Diz o cientista Richard Feymam:
«O tempo é o que acontece quando nada acontece».
Também Aristóteles:
«O tempo é o número do movimento segundo um antes ou um depois».
Convertendo estes pensamentos numa linguagem mais presente, diremos que o agora, o tempo no agora, existe apenas numa questão de segundos, ou mesmo que ele não existe, pois o tempo é tão efémero, que nunca o podemos reter. Quando estamos a passar momentos felizes, temos a tendência de os querer perpetuar no tempo, saboreando o momento - mas logo se esvai num agora que é futuro; o futuro minuto a minuto, o aqui e agora, não tem limites na sua fuga, ou seja o futuro é uma ameaça constante ao presente. Regozijemo-nos, no entanto, pelo facto de tanto acontecer nas situações boas que queremos eternizar, como nas más que desejamos passem depressa.
Diz Santo Agostinho:
«Mas, afinal, uma coisa é certa: nem o futuro nem o passado é, e não se pode dizer na verdade: são três os tempos: passado, presente e futuro; deveríamos antes dizer, para sermos mais precisos: são três os tempos: um presente de passado, um presente de presente e um presente de futuro. Com efeito, estes tempos são uma espécie de trindade na alma, e não os vejo noutro lugar: e, decerto, existe aí o presente de passado, nomeadamente, a recordação; o presente de presente, a saber, a evidência; o presente de futuro, ou seja, a expectativa».
A passagem da acção para a inércia ou vice-versa é a simultaneidade numa sucessão do tempo, captada pelos nossos órgãos dos sentidos, através dos quais tomamos consciência e registamos essa transição. Na verdade estamos à “mercê” do tempo – e isto é irreversível, pelo que só nos resta saber gerir o “nosso tempo” tirando o máximo proveito da escassez ou da abundância de tempo; escassez causa stress, abundância causa tédio. O modo como vivemos o decurso temporal do agora, momento presente, depende essencialmente do que fazemos e suas repercussões no momento e no a seguir, o futuro.
Martin Heidegger, que defende o presente como uma dimensão temporal diz:
«Cada agora também já é um ainda-agora ou um logo-a-seguir», e ainda «Cada último agora é enquanto agora, desde sempre, um imediatamente-já-não, portanto, tempo no sentido do agora-já-não do passado; cada primeiro agora é sempre um mesmo-agora-ainda-não, portanto no sentido do agora-ainda-não do futuro».

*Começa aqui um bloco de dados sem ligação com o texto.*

===== src/rtl/prio_enc_pkg.sv =====
// rtl/prio_enc_pkg.sv - shared mode encoding and round-robin pointer wrap for prio_encoder_rr
package prio_enc_pkg;

  typedef enum logic {
    MODE_FIXED = 1'b0,
    MODE_RR    = 1'b1
  } mode_e;

  function automatic int next_ptr(input int w, input int in_size);
    return (w == in_size - 1) ? 0 : w + 1;
  endfunction

endpackage


===== src/rtl/prio_enc_core.sv =====
// rtl/prio_enc_core.sv - combinational masked two-pass lowest-set-bit search
module prio_enc_core
  import prio_enc_pkg::*;
#(
  parameter int OUT_SIZE = 4,
  parameter int IN_SIZE  = 1 << OUT_SIZE
) (
  input  logic [IN_SIZE-1:0]  i_req,
  input  logic [OUT_SIZE-1:0] i_start,
  input  logic                i_mode,
  output logic [OUT_SIZE-1:0] o_index,
  output logic [IN_SIZE-1:0]  o_onehot,
  output logic                o_none
);

  logic [IN_SIZE-1:0]  w_masked;
  logic [OUT_SIZE-1:0] w_idx_masked;
  logic [OUT_SIZE-1:0] w_idx_full;
  logic                w_found_masked;
  logic                w_found_full;

  // First pass only sees bits at or above the start pointer; second pass is the wrap.
  always_comb begin
    w_masked = '0;
    for (int i = 0; i < IN_SIZE; i++) begin
      if (mode_e'(i_mode) == MODE_RR) begin
        w_masked[i] = i_req[i] && (i >= int'(i_start));
      end else begin
        w_masked[i] = i_req[i];
      end
    end
  end

  always_comb begin
    w_idx_masked   = '0;
    w_found_masked = 1'b0;
    w_idx_full     = '0;
    w_found_full   = 1'b0;
    for (int i = IN_SIZE - 1; i >= 0; i--) begin
      if (w_masked[i]) begin
        w_idx_masked   = OUT_SIZE'(i);
        w_found_masked = 1'b1;
      end
      if (i_req[i]) begin
        w_idx_full   = OUT_SIZE'(i);
        w_found_full = 1'b1;
      end
    end
  end

  always_comb begin
    o_none   = !w_found_full;
    o_index  = w_found_masked ? w_idx_masked : w_idx_full;
    o_onehot = '0;
    if (w_found_full) begin
      o_onehot = {{(IN_SIZE-1){1'b0}}, 1'b1} << o_index;
    end
  end

endmodule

Consequências boas ou más são o produto desta inter-acção do tempo com a nossa Consciência, se mais desperta ou mais adormecida. Quanto mais desperta mais defesa temos, não contra o tempo, mas no tempo, caminhando e fluindo com ele: tudo depende da nossa competência mental.
Se o tempo é eterno, numa comparação ao período de vida dos seres humanos, o mais sábio é integrarmo-nos na dimensão espacial e temporal da sua regência, não o contrariando, numa adaptação evolutiva à determinação implacável da natureza.

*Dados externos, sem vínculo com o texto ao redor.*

$ cat src/rtl/pipe_ctrl_pkg.sv
// rtl/pipe_ctrl_pkg.sv - shared state encoding, strobe bundle and defaults for the pipeline stall controller
package pipe_ctrl_pkg;

    typedef enum logic [1:0] {
        ST_BOOT     = 2'd0,
        ST_RUN      = 2'd1,
        ST_MEM_WAIT = 2'd2,
        ST_ERROR    = 2'd3
    } state_e;

    localparam int MEM_TIMEOUT_DEFAULT = 16;
    localparam int CNT_W_DEFAULT       = 16;

    typedef struct packed {
        logic pc_write;
        logic if_id_write;
        logic if_id_flush;
        logic id_ex_write;
        logic id_ex_flush;
        logic ex_mem_write;
        logic mem_wb_flush;
    } strobes_t;

    localparam strobes_t STB_FLUSH_ALL = 7'b0010101;
    localparam strobes_t STB_FREEZE    = 7'b0000001;
    localparam strobes_t STB_NORMAL    = 7'b1101010;
    localparam strobes_t STB_BRANCH    = 7'b1111110;
    localparam strobes_t STB_LOAD_USE  = 7'b0001110;

    // A taken branch flushes the ID instruction, which makes any load-use stall moot.
    function automatic strobes_t run_strobes(input logic branch, input logic load_use);
        if (branch) begin
            return STB_BRANCH;
        end else if (load_use) begin
            return STB_LOAD_USE;
        end
        return STB_NORMAL;
    endfunction

endpackage

$ cat src/rtl/pipeline_stall_controller_sat_counter.sv
// rtl/pipeline_stall_controller_sat_counter.sv - saturating up-counter with synchronous clear
module sat_counter #(
    parameter int W = 16
) (
    input  logic         clk,
    input  logic         rst_n,
    input  logic         inc,
    input  logic         clr,
    output logic [W-1:0] count
);

    logic [W-1:0] count_q;
    logic [W-1:0] count_d;

    always_comb begin
        count_d = count_q;
        if (clr) begin
            count_d = '0;
        end else if (inc && (count_q != {W{1'b1}})) begin
            count_d = count_q + 1'b1;
        end
    end

    always_ff @(posedge clk or negedge rst_n) begin
        if (!rst_n) begin
            count_q <= '0;
        end else begin
            count_q <= count_d;
        end
    end

    assign count = count_q;

endmodule

$ cat src/rtl/pipeline_stall_controller.sv
// rtl/pipeline_stall_controller.sv - merges load-use, branch and memory-wait hazards into per-stage strobes
module pipeline_stall_controller
    import pipe_ctrl_pkg::*;
#(
    parameter int MEM_TIMEOUT = MEM_TIMEOUT_DEFAULT,
    parameter int CNT_W       = CNT_W_DEFAULT
) (
    input  logic             clk,
    input  logic             rst_n,
    input  logic             load_use_stall,
    input  logic             branch_taken,
    input  logic             dmem_req,
    input  logic             dmem_ready,
    input  logic             cnt_clr,
    output logic             pc_write,
    output logic             if_id_write,
    output logic             if_id_flush,
    output logic             id_ex_write,
    output logic             id_ex_flush,
    output logic             ex_mem_write,
    output logic             mem_wb_flush,
    output logic             mem_err,
    output logic [CNT_W-1:0] stall_cnt,
    output logic [CNT_W-1:0] flush_cnt
);

    localparam int WAIT_W = (MEM_TIMEOUT < 1) ? 1 : $clog2(MEM_TIMEOUT + 1);

    state_e            state_q, state_d;
    logic [WAIT_W-1:0] wait_cnt_q, wait_cnt_d;
    logic              mem_err_q, mem_err_d;
    strobes_t          stb;
    logic              flush_inc;
    logic              stall_inc;
    logic              mem_release;

    // A dropped request without ready is released like a normal completion.
    assign mem_release = dmem_ready || !dmem_req;

    always_comb begin
        state_d    = state_q;
        wait_cnt_d = wait_cnt_q;
        mem_err_d  = mem_err_q;
        stb        = STB_FLUSH_ALL;
        flush_inc  = 1'b0;
        case (state_q)
            ST_BOOT: begin
                state_d = ST_RUN;
            end
            ST_RUN: begin
                if (dmem_req && !dmem_ready) begin
                    stb        = STB_FREEZE;
                    state_d    = ST_MEM_WAIT;
                    wait_cnt_d = WAIT_W'(1);
                end else begin
                    stb       = run_strobes(branch_taken, load_use_stall);
                    flush_inc = branch_taken;
                end
            end
            ST_MEM_WAIT: begin
                if (mem_release) begin
                    stb        = run_strobes(branch_taken, load_use_stall);
                    flush_inc  = branch_taken;
                    state_d    = ST_RUN;
                    wait_cnt_d = '0;
                end else begin
                    stb = STB_FREEZE;
                    if ((MEM_TIMEOUT != 0) && (wait_cnt_q == WAIT_W'(MEM_TIMEOUT))) begin
                        state_d   = ST_ERROR;
                        mem_err_d = 1'b1;
                    end else begin
                        wait_cnt_d = wait_cnt_q + 1'b1;
                    end
                end
            end
            ST_ERROR: begin
                stb = STB_FLUSH_ALL;
            end
            default: begin
                state_d = ST_BOOT;
            end
        endcase
        if (!rst_n) begin
            stb = STB_FLUSH_ALL;
        end
    end

    assign stall_inc = ((state_q == ST_RUN) || (state_q == ST_MEM_WAIT)) && !stb.pc_write;

    always_ff @(posedge clk or negedge rst_n) begin
        if (!rst_n) begin
            state_q    <= ST_BOOT;
            wait_cnt_q <= '0;
            mem_err_q  <= 1'b0;
        end else begin
            state_q    <= state_d;
            wait_cnt_q <= wait_cnt_d;
            mem_err_q  <= mem_err_d;
        end
    end

    sat_counter #(.W(CNT_W)) u_stall_cnt (
        .clk   (clk),
        .rst_n (rst_n),
        .inc   (stall_inc),
        .clr   (cnt_clr),
        .count (stall_cnt)
    );

    sat_counter #(.W(CNT_W)) u_flush_cnt (
        .clk   (clk),
        .rst_n (rst_n),
        .inc   (flush_inc),
        .clr   (cnt_clr),
        .count (flush_cnt)
    );

    assign pc_write     = stb.pc_write;
    assign if_id_write  = stb.if_id_write;
    assign if_id_flush  = stb.if_id_flush;
    assign id_ex_write  = stb.id_ex_write;
    assign id_ex_flush  = stb.id_ex_flush;
    assign ex_mem_write = stb.ex_mem_write;
    assign mem_wb_flush = stb.mem_wb_flush;
    assign mem_err      = mem_err_q;

`ifndef SYNTHESIS
    mem_req_dropped_a : assert property (@(posedge clk) disable iff (!rst_n)
        (state_q == ST_MEM_WAIT) |-> (dmem_req || dmem_ready));
`endif

endmodule
$ cat config.mk
export PLATFORM = sky130hd
export DESIGN_NAME = pipeline_stall_controller
export DESIGN_NICKNAME = d
export VERILOG_FILES = /design/src/rtl/pipe_ctrl_pkg.sv /design/src/rtl/pipeline_stall_controller_sat_counter.sv /design/src/rtl/pipeline_stall_controller.sv
export SDC_FILE = /design/constraint.sdc
export NUM_CORES = 1
export LEC_CHECK = 0
export CAP_MARGIN = 20
export CORE_MARGIN = 2
export CORE_UTILIZATION = 57
export CTS_CLUSTER_DIAMETER = 100
export DETAILED_ROUTE_END_ITERATION = 8
export DONT_BUFFER_PORTS = 1
export HOLD_SLACK_MARGIN = 0.12
export PLACE_DENSITY = 0.75
export SYNTH_ARGS = -nofsm -noshare
export SYNTH_HDL_FRONTEND = slang
export SYNTH_SLANG_ARGS = --single-unit
$ cat constraint.sdc
create_clock -name clk -period 1.8 [get_ports clk]
set_input_delay 0.27 -clock clk [delete_from_list [all_inputs] [get_ports clk]]
set_output_delay 0.27 -clock clk [all_outputs]
set_load 0.01 [all_outputs]
==> results.md, run 1 <==
Route:
- Once detail routing completed, the nets flagged for antenna violations numbered 0.
- The routed wire length is 7040 µm.
- Summing over every cut layer, the via total after detailed routing is approximately 2.3k.
- The detailed-route vias per instance is ~6.
- For this block, the initial DRC count from the detailed router was about 180.
- The remaining design rule violation count is 0.
- The detailed-routing iteration count for the pre-antenna-repair pass is 4.
- Dividing the detail-routed wire length by the instance count gives 18.8 µm.

Status:
- The flow ran to the end, but the final reports show violations.
- The final reports fail on negative setup slack.

Yosys:
- The netlist uses 44 different library cells.
- The fraction of synthesized cell area in xor and xnor cells is a little under a tenth.
- In the synthesized netlist the dominant register cell turns out to be sky130_fd_sc_hd__dfrtp_1.
- The mean area per synthesized cell is ~9.4 µm².
- The count of synthesis-stage warnings from yosys is 0.
- After Yosys synthesis, full adders, half adders and majority gates account for approximately 4.2% of the synthesized area.
- The async set-reset flop share out of synthesis is 100%.
- The synthesized netlist devotes under 10% of its cell area to compound gates.
- The number of flops mapped to enable cells by yosys is 0.
- The synthesized netlist net count is 269.
- The share of the yosys chip area belonging to registers is between 40% and 50%.
- The simple-gate share of the synthesized area is between 20 and 30%.
- The combinational family with the most area after synthesis is simple AND/OR/NAND/NOR gates.
- The count of state elements after synthesis is 40.
- The cell area that synthesis handed to floorplanning was 2390 µm².
- The gate count after technology mapping is approximately 250.
- Measured against the total synthesized area, the mux share comes to under 10%.

Hold path:
- The class of the tightest hold or removal check is primary input to flop.

Final layout:
- With fillers left out, the area of the finished cells amounts to approximately 3400 µm².
- The number of nets in the layout is about 340.
- The post-route netlist has 38.6% of its cells at a drive strength greater than 1.
- The layout overhead on the synthesized area is 41.0%.
- The sequential standard cell area is 1010 µm².
- In the final layout, the multi-input gates occupy ~1600 µm².
- After filler insertion, the fill cell instance count of the layout stands at 227.
- The antenna diode count is 0.

Floorplan:
- The die height is between 60 and 70 µm.
- From left edge to right edge, the die measures a little under 70 µm.
- The initial core utilization is between 50% and 60%.
- After floorplanning, the core was sized to cover between 4000 and 5000 µm².
- During I/O placement, the number of pins put on the boundary was 47.
- The die covers 4740 µm².
- The standard-cell row count is 23.

Pwr:
- The internal power of the cells totals 0.00213 W.
- The sequential fraction of design power is a little under a third.
- The clock network burns about 18% of the power.
- The portion of total power attributed to combinational logic is ~50%.
- The worst voltage drop across the vdd grid is ~0.74 mV.
- Net switching is a little under two fifths of the power.
- Summed over all nets, the switching power comes to around 0.0013 W.
- For this design the static power due to leakage is roughly 1.4 nW.
- The power density normalized to cell area is ~1000 nW/µm².

Timing:
- After layout, the minimum clock period comes to 1.90 ns.
- The clock skew is between 0.01 and 0.015 ns.
- For this run, the top clock speed supported by timing is between 500 and 600 MHz.
- The remaining max-slew budget at the tightest pin is between 70% and 80%.
- The setup slack of the critical path after layout is -0.0988 ns.
- In the finished design, the share of the clock period the worst path needs comes to 105%.
- The count of endpoints failing hold in the final timing report is 0.
- The final max-slew violation count is 0.
- The count of endpoints failing setup in the final report is 19.
- Setup repair after global routing could not meet its margin everywhere.
- The final-layout worst hold slack is around 0.23 ns.
- At the pin with the least slew margin, the transition time is approximately 0.41 ns.

Clock tree:
- The clock transition at the registers of the reported paths is ~0.070 ns.
- The clock buffer count from CTS is 5.
- The clock reaches the later pin of the worst-skew pair after 0.29 ns.
- The clock net in this run drives a total of 40 sinks.
- Counting along the longest clock path gives a buffer depth of 2.
- The count of H-tree levels built during CTS is 2.
- The clock tree from TritonCTS is built.
- The root buffer cell chosen for the clock tree is sky130_fd_sc_hd__clkbuf_8.

Placed design:
- Detailed placement ended at an HPWL of between 3000 and 4000 µm.
- The worst setup slack before clock tree synthesis is -0.0456 ns.
- At the end of routability-driven placement, the weighted congestion stood at slightly above 0.8.
- The post-place instance area is between 2000 and 3000 µm².
- Input and output buffers added on the ports amount to 0.

Worst setup path:
- The number of cells on the worst reg-to-reg path is 9.
- In this run the register-to-register setup slack is -0.1 ns.
- The highest fanout seen on the critical path is 5.
- In this run the critical register-to-register path is launched from state_q[0]$_DFFE_PN0P_.
- The endpoint kind of the worst setup timing path is a flop.
- The launch point of the worst path is state_q[0]$_DFFE_PN0P_.
- Data on the critical path is required at its endpoint by ~2.0 ns.
- The worst setup path is launched from a flop.
- The setup path with the least slack is of type flop to flop.
- Data arrives at the worst endpoint at 2.08 ns.
- In this run the critical register-to-register path is captured at u_stall_cnt.count[12]$_DFFE_PN0P_.
- The critical path ends at u_stall_cnt.count[12]$_DFFE_PN0P_.

GRT:
- The first-pass GRT wire length is around 9700 µm.
- After global routing the overflow that remains totals 0.
- The maximum number of pins on one net before global-route repair is 41.
- The global-route usage over all layers is between 20% and 30%.
- The initial antenna violation count is 0.
- The via count of the first global-routing pass came to 2138.

Flow run:
- The tool flagged a number of max-cap violations equal to 0.
[registers in the layout, summed over array words and instances (netlist names)]
register,count
mem_err,1
wait_cnt_q,5
u_stall_cnt.count,16
state_q,2
u_flush_cnt.count,16
[layout make-up]
| class | count | share of cell area [%] |
|---|---|---|
| multi-input combinational | 197 | 47.0 |
| sequential | 40 | 29.8 |
| timing repair buffer | 71 | 17.7 |
| clock buffer | 8 | 2.67 |
| tap | 50 | 1.85 |
| inverter | 8 | 1.00 |
[cell families (layout without fill, tap and decap cells)]
kind of cell    Yosys count  in the layout
compound gates           33             33
simple gates            127            127
mux                       4              4
buf+inv                  17             87
fa+ha+maj                 8              8
xor+xnor                 25             25
flops                    40             40
[how the worst min path moves through the flow]
stage,cells after the start,startpoint,end
after global placement,0,rst_n,wait_cnt_q[3]$_DFFE_PN0P_
after CTS,2,cnt_clr,u_stall_cnt.count[11]$_DFFE_PN0P_
after global routing,2,cnt_clr,u_stall_cnt.count[13]$_DFFE_PN0P_
final,2,cnt_clr,u_stall_cnt.count[13]$_DFFE_PN0P_
after detailed placement,0,rst_n,wait_cnt_q[4]$_DFFE_PN0P_
after floorplan,0,rst_n,mem_err$_DFFE_PN0P_
[per-layer routing]
layer | vias up | wire length (µm) | share of wire (%) | track usage [%]
met5 | - | 0 | 0 | 0
li1 | 1056 | - | - | -
met4 | 0 | 217 | 3.1 | 10.8
met3 | 24 | 409 | 5.8 | 7.31
met2 | 102 | 3700 | 53 | 48.9
met1 | 1123 | 2710 | 38 | 31.3
[critical path, stage by stage, from the launching register on]
cell and delay (ns):
sky130_fd_sc_hd__dfrtp_1 0.43, sky130_fd_sc_hd__inv_2 0.09, sky130_fd_sc_hd__ha_4 0.20, sky130_fd_sc_hd__clkinvlp_4 0.09, sky130_fd_sc_hd__buf_4 0.12, sky130_fd_sc_hd__o41ai_4 0.09
sky130_fd_sc_hd__buf_4 0.19, sky130_fd_sc_hd__nor4_2 0.34, sky130_fd_sc_hd__xnor2_1 0.17, sky130_fd_sc_hd__nor2_1 0.07
[placed cells by master, fill, tap and decap left out, drive strengths merged, types with 3 or more instances in the layout]
| master | count |
|---|---|
| xor2 | 8 |
| ha | 8 |
| nand3 | 16 |
| nor2 | 38 |
| mux2i | 3 |
| and4 | 5 |
| or3 | 4 |
| buf | 68 |
| nand4 | 13 |
| nor4 | 9 |
| nor3 | 9 |
| inv | 7 |
| clkbuf | 9 |
| o21ai | 13 |
| nand2 | 18 |
| nor2b | 4 |
| xnor2 | 17 |
| nand2b | 3 |
| dfrtp | 40 |
| a21oi | 8 |
[cell usage after synthesis (2+ instances only)]
| cell | instances | area, µm² |
|---|---|---|
| sky130_fd_sc_hd__a21o_1 | 2 | 15.0 |
| sky130_fd_sc_hd__a21oi_1 | 8 | 40.0 |
| sky130_fd_sc_hd__and4_1 | 5 | 43.8 |
| sky130_fd_sc_hd__buf_4 | 2 | 15.0 |
| sky130_fd_sc_hd__buf_6 | 2 | 22.5 |
| sky130_fd_sc_hd__clkbuf_1 | 3 | 11.3 |
| sky130_fd_sc_hd__dfrtp_1 | 40 | 1000 |
| sky130_fd_sc_hd__ha_1 | 8 | 100 |
| sky130_fd_sc_hd__inv_1 | 8 | 30.0 |
| sky130_fd_sc_hd__mux2i_1 | 3 | 30.0 |
| sky130_fd_sc_hd__nand2_1 | 18 | 67.6 |
| sky130_fd_sc_hd__nand2b_1 | 3 | 18.8 |
| sky130_fd_sc_hd__nand3_1 | 16 | 80.1 |
| sky130_fd_sc_hd__nand4_1 | 11 | 68.8 |
| sky130_fd_sc_hd__nand4_4 | 2 | 42.5 |
| sky130_fd_sc_hd__nor2_1 | 38 | 143 |
| sky130_fd_sc_hd__nor2b_1 | 3 | 18.8 |
| sky130_fd_sc_hd__nor3_1 | 9 | 45.0 |
| sky130_fd_sc_hd__nor4_1 | 5 | 31.3 |
| sky130_fd_sc_hd__nor4_2 | 4 | 50.1 |
| sky130_fd_sc_hd__nor4b_1 | 2 | 17.5 |
| sky130_fd_sc_hd__o211ai_1 | 2 | 15.0 |
| sky130_fd_sc_hd__o21ai_0 | 13 | 65.1 |
| sky130_fd_sc_hd__or3_1 | 4 | 25.0 |
| sky130_fd_sc_hd__xnor2_1 | 17 | 149 |
| sky130_fd_sc_hd__xor2_1 | 8 | 70.1 |
[power groups by stage]
| stage | sequential [W] | combinational (W) | clock (W) |
|---|---|---|---|
| floorplan | 0.00108 | 0.000806 | 0 |
| global placement | 0.00106 | 0.00114 | 0 |
| detailed placement | 0.00106 | 0.00117 | 0 |
| CTS | 0.00104 | 0.00142 | 0.000625 |
| global route | 0.00106 | 0.00187 | 0.000664 |
| finish | 0.00105 | 0.00175 | 0.000614 |
[timing repair]
action,CTS,global route
gates cloned,0,1
gates resized for setup,19,42
setup buffers,5,7
endpoints found under the hold margin,70,0
endpoints found under the setup margin,17,36
hold buffers,3,0
pin swaps,7,32
[metrics by stage]
step / power (W) / TNS, ns / std cells / utilization, %
after global routing: 0.00359 / -3.42 / 374 / 83.8
after detailed placement: 0.00223 / -0.189 / 349 / 70.8
final: 0.00341 / -0.983 / 374 / 83.8
after floorplan: 0.00188 / -0.00156 / 254 / -
after global placement: 0.00220 / 0 / 349 / 70.8
after CTS: 0.00309 / -1.04 / 365 / 77.5
Note: power is estimated with default switching activity, not from simulation.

A importância do tempo depende em parte da realidade de cada um, enquanto dimensão pessoal. Por exemplo, se estou inspirada na escrita não dou pelo tempo passar, fluo com ele – é um presente eterno. Se estou inspirada na pintura é um “perder-me” no tempo – ele deixou de existir na minha consciência. Só “retomo” o tempo, quando termino a acção de pintar, que me pareceu terem-se passado trinta minutos, quando afinal passaram três horas. A noção de tempo esvai-se quando pinto, mais do que quando escrevo. Naturalmente que gosto mais da escrita: sou mais presente, mais Consciente.
Na escrita é a criação do pensamento pela palavra certa que defina com exactidão e clareza o que pretendo dizer – é um presente de Consciência – inteligência. Na pintura é a criação abstracta, indefinida por vezes, através do contraste da cor – torna-se mais subtil e intemporal: foge-me mais o tempo…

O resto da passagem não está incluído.